Christie pun langsung menoleh ke arah yang ditunjuk oleh Dwi. Begitu melihat pemandangan yang membikin baper, gadis itu meletakkan kedua tangan di bawah pipi dan memiringkan kepalanya ke kanan. "Ah, Kenapa sih mereka berdua selalu tampil mesra dan romantis. Jiwa jombloku meronta-ronta, aku baper dibuatnya aku jadi pengen punya pasangan seperti itu," ucapnya.     

"Kecilkan suara burung atau mereka akan dengar dan melihat ke arah kita. Ini adalah momen indah bagi mereka jangan sampai kita jadi pengganggu," bisik Dwi dengan tegas.     

"Kurasa mereka tidak akan mendengar. Coba kamu lihat saja! Mereka fokus saling menatap wajah pasangan masing-masing. Kecoak lewat dan kena injak Mbah Saya juga tidak akan terasa di kaki tuan," timpal Christie.     

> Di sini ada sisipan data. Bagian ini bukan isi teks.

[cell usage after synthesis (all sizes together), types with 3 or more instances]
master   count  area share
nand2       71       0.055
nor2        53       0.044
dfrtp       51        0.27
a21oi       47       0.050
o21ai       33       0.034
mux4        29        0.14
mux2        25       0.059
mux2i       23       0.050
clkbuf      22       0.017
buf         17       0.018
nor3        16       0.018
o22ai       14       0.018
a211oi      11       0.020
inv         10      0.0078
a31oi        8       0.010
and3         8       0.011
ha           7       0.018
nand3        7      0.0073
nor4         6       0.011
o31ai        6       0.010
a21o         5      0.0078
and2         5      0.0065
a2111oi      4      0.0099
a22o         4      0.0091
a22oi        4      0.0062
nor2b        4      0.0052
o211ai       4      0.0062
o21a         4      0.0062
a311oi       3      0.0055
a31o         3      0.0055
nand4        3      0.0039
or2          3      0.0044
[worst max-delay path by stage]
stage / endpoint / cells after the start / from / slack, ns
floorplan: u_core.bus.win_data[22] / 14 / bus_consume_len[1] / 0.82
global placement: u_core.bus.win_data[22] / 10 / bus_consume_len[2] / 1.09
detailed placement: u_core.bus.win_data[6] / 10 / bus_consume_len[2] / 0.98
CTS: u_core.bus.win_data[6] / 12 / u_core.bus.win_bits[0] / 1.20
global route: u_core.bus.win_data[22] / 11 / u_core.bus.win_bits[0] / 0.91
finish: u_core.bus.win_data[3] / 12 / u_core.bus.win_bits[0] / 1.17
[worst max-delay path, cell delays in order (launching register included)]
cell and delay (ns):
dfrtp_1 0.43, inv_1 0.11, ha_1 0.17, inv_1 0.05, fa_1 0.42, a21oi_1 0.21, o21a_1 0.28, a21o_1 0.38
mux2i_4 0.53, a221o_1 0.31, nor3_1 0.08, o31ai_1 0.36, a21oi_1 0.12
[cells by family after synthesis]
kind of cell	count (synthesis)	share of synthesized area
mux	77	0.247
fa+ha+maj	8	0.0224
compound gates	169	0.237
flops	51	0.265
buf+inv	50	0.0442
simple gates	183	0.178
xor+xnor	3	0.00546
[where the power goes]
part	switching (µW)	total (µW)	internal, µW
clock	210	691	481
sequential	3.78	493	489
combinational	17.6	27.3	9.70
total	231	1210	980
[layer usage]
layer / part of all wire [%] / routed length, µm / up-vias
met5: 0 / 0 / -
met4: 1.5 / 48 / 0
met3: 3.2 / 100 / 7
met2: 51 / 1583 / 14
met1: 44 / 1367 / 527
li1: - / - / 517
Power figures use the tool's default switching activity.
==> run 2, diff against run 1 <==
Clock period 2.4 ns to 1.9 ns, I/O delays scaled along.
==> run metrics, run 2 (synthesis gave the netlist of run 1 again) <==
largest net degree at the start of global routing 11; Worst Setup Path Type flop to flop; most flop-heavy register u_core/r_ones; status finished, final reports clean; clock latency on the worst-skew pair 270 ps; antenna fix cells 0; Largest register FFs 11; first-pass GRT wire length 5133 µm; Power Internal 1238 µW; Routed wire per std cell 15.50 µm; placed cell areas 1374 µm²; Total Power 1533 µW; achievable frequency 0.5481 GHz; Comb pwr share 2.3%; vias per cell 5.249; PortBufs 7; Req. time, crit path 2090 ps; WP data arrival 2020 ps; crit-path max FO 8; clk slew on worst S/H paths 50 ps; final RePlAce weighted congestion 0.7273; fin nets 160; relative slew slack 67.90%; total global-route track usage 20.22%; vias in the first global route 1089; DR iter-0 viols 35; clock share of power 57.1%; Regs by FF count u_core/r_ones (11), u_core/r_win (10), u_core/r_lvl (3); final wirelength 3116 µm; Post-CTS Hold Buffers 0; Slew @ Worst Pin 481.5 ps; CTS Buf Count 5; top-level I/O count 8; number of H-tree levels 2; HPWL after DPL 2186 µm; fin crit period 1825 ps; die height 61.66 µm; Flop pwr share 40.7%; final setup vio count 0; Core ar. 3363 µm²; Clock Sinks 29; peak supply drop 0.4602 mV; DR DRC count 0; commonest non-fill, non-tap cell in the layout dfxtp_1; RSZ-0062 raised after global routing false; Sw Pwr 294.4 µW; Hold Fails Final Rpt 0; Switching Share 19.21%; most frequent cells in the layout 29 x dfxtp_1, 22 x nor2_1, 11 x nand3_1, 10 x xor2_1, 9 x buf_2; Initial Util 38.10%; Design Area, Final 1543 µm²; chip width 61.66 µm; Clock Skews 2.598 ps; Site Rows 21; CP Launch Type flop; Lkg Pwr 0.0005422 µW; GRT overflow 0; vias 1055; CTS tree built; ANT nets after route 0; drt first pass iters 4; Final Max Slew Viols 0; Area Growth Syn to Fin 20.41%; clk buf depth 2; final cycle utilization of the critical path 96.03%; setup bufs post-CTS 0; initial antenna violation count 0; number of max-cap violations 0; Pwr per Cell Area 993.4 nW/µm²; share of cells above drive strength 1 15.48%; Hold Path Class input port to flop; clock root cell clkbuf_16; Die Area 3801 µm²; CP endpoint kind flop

"Hahaha, kau ini bisa saja. Kurasa, nyonya sudah mulai berani dan tidak menjadi penakut lagi. Mungkin, sebentar lagi kita akan bebas," ucap Dwi sambil merebahkan tubuhnya di atas sofa dan merentangkan kedua tangan di atas.     

"Aku juga merasa gitu. Tapi kenapa tuan tidak mengatakan sesuatu, dan mengembalikan kita ke tempat pelatihan?" tanya Christie.     

"Aku sendiri juga tidak tahu. Mungkin lain kali jika ada waktu bersama dengan hanya saja kita bisa bertanya langsung pada nya."     

"Ya, kau benar. Tapi, jujur. Tinggal di sini aku bertahan meskipun menggantikan tugas bibi sebagai tukang masa beres beres nyuci aku nggak keberatan. Nyonya dan Tuan sangat baik pada kita. Rasanya aku tidak rela jika jauh dari mereka."     

"Aku kan juga berpikiran sama sepertimu."     

"Ya, mereka adalah orang yang baik Semoga Tuhan memberkati keduanya."     

***     

Dicky meletakkan tubuh Chaliya di atas kasur dengan sangat hati-hati. Jika biasanya dia meletakkannya dengan asal, pokok tidak dibanting aja, kali ini tidak.     

"Tadi, aku memesan susu untuk wanita hamil via online. Mungkin sebentar lagi akan datang. Apakah kamu sudah haus? Jika Iya aku akan mengambilkan kamu air putih saja dulu. Bagaimana?" tanya Dicky penuh perhatian.     

"Tidak aku tidak haus. Dicky, aku ini hanya hamil. Kamu, tidak perlu memperlakukan aku seperti ini. Aku bisa mengambil minuman sendiri, jangankan ibu memasak sesuatu yang spesial untukmu saja aku masih bisa kok," ucap Chaliya, sambil menyentuh pipi suaminya dan memandang ketampanan wajah pria itu.     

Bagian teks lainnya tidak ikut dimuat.